:: DATA TO EXAMINE ::
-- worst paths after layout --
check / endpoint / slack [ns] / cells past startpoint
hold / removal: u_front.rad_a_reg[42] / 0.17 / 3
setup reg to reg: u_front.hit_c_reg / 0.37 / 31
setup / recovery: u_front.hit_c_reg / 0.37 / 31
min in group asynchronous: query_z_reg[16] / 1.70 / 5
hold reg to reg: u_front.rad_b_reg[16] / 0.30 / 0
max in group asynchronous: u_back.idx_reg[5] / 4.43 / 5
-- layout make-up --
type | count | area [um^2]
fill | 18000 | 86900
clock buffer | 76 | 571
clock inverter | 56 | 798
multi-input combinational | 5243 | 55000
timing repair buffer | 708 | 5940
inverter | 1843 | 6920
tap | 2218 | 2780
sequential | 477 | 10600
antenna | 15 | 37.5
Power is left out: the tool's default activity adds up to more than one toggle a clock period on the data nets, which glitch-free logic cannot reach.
**src/hw/rtl/cnr_div.sv**
```systemverilog
// Pipelined restoring divider, one quotient bit per stage, with sideband.
module cnr_div #(
	parameter int NW = 31,
	parameter int DW = 15,
	parameter int SW = 4
) (
	input  logic          clk,
	input  logic          arst_n,
	input  logic          en,
	input  logic          in_vld,
	input  logic [NW-1:0] dividend,
	input  logic [DW-1:0] divisor,
	input  logic [SW-1:0] in_side,
	output logic          out_vld,
	output logic [NW-1:0] quotient,
	output logic [SW-1:0] out_side
);

	logic          vld_s [0:NW];
	logic [NW-1:0] dvd_s [0:NW];
	logic [DW-1:0] dvs_s [0:NW];
	logic [DW-1:0] rem_s [0:NW];
	logic [NW-1:0] quo_s [0:NW];
	logic [SW-1:0] sd_s  [0:NW];

	assign vld_s[0] = in_vld;
	assign dvd_s[0] = dividend;
	assign dvs_s[0] = divisor;
	assign rem_s[0] = '0;
	assign quo_s[0] = '0;
	assign sd_s[0]  = in_side;

	for (genvar i = 0; i < NW; i++) begin : g_stage
		logic [DW:0] trial;
		logic        ge;

		always_comb begin
			trial = {rem_s[i], dvd_s[i][NW-1]};
			ge    = trial >= {1'b0, dvs_s[i]};
		end

		always_ff @(posedge clk or negedge arst_n) begin
			if (!arst_n) begin
				vld_s[i+1] <= 1'b0;
			end else if (en) begin
				vld_s[i+1] <= vld_s[i];
			end
		end

		always_ff @(posedge clk) begin
			if (en) begin
				dvd_s[i+1] <= dvd_s[i] << 1;
				dvs_s[i+1] <= dvs_s[i];
				rem_s[i+1] <= ge ? DW'(trial - {1'b0, dvs_s[i]}) : trial[DW-1:0];
				quo_s[i+1] <= {quo_s[i][NW-2:0], ge};
				sd_s[i+1]  <= sd_s[i];
			end
		end
	end

	assign out_vld  = vld_s[NW];
	assign quotient = quo_s[NW];
	assign out_side = sd_s[NW];

endmodule

```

:: BRIEF ::
Please quote the data above in full, with no line missing.

:: REPLY ::
-- worst paths after layout --
check / endpoint / slack [ns] / cells past startpoint
hold / removal: u_front.rad_a_reg[42] / 0.17 / 3
setup reg to reg: u_front.hit_c_reg / 0.37 / 31
setup / recovery: u_front.hit_c_reg / 0.37 / 31
min in group asynchronous: query_z_reg[16] / 1.70 / 5
hold reg to reg: u_front.rad_b_reg[16] / 0.30 / 0
max in group asynchronous: u_back.idx_reg[5] / 4.43 / 5
-- layout make-up --
type | count | area [um^2]
fill | 18000 | 86900
clock buffer | 76 | 571
clock inverter | 56 | 798
multi-input combinational | 5243 | 55000
timing repair buffer | 708 | 5940
inverter | 1843 | 6920
tap | 2218 | 2780
sequential | 477 | 10600
antenna | 15 | 37.5
Power is left out: the tool's default activity adds up to more than one toggle a clock period on the data nets, which glitch-free logic cannot reach.
**src/hw/rtl/cnr_div.sv**
```systemverilog
// Pipelined restoring divider, one quotient bit per stage, with sideband.
module cnr_div #(
	parameter int NW = 31,
	parameter int DW = 15,
	parameter int SW = 4
) (
	input  logic          clk,
	input  logic          arst_n,
	input  logic          en,
	input  logic          in_vld,
	input  logic [NW-1:0] dividend,
	input  logic [DW-1:0] divisor,
	input  logic [SW-1:0] in_side,
	output logic          out_vld,
	output logic [NW-1:0] quotient,
	output logic [SW-1:0] out_side
);

	logic          vld_s [0:NW];
	logic [NW-1:0] dvd_s [0:NW];
	logic [DW-1:0] dvs_s [0:NW];
	logic [DW-1:0] rem_s [0:NW];
	logic [NW-1:0] quo_s [0:NW];
	logic [SW-1:0] sd_s  [0:NW];

	assign vld_s[0] = in_vld;
	assign dvd_s[0] = dividend;
	assign dvs_s[0] = divisor;
	assign rem_s[0] = '0;
	assign quo_s[0] = '0;
	assign sd_s[0]  = in_side;

	for (genvar i = 0; i < NW; i++) begin : g_stage
		logic [DW:0] trial;
		logic        ge;

		always_comb begin
			trial = {rem_s[i], dvd_s[i][NW-1]};
			ge    = trial >= {1'b0, dvs_s[i]};
		end

		always_ff @(posedge clk or negedge arst_n) begin
			if (!arst_n) begin
				vld_s[i+1] <= 1'b0;
			end else if (en) begin
				vld_s[i+1] <= vld_s[i];
			end
		end

		always_ff @(posedge clk) begin
			if (en) begin
				dvd_s[i+1] <= dvd_s[i] << 1;
				dvs_s[i+1] <= dvs_s[i];
				rem_s[i+1] <= ge ? DW'(trial - {1'b0, dvs_s[i]}) : trial[DW-1:0];
				quo_s[i+1] <= {quo_s[i][NW-2:0], ge};
				sd_s[i+1]  <= sd_s[i];
			end
		end
	end

	assign out_vld  = vld_s[NW];
	assign quotient = quo_s[NW];
	assign out_side = sd_s[NW];

endmodule

```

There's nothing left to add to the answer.